[Stored data]
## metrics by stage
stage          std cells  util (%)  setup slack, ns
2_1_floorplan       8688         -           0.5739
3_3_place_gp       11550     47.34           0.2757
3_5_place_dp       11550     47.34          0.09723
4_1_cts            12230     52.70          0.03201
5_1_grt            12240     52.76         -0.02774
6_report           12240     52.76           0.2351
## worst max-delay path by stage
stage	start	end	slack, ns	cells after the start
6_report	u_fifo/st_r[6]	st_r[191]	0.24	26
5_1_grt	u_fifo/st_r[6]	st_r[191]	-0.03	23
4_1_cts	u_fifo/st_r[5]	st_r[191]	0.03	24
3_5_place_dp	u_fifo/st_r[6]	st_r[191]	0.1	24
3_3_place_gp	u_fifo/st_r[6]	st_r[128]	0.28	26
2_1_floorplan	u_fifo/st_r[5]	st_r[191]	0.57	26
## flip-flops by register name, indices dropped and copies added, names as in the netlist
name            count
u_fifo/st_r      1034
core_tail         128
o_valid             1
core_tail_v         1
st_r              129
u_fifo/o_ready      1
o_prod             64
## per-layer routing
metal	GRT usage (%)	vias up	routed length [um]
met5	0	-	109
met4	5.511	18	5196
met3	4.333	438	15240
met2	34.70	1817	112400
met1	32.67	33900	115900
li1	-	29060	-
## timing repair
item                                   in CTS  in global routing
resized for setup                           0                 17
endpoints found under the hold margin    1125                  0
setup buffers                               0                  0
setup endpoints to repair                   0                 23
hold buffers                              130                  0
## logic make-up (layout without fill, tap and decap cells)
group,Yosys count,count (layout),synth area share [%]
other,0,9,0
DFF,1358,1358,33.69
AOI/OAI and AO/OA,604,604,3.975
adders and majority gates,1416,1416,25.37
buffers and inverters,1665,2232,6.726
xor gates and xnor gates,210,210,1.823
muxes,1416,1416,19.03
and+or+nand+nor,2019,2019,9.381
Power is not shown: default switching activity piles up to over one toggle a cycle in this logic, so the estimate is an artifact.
[/Stored data]
• What the exercise asks: Only the lines from the one with "and+or+nand+nor,2019,2019,9.381" through the final line above belong in the answer, each reproduced word for word.

• Exercise answer:
and+or+nand+nor,2019,2019,9.381
Power is not shown: default switching activity piles up to over one toggle a cycle in this logic, so the estimate is an artifact.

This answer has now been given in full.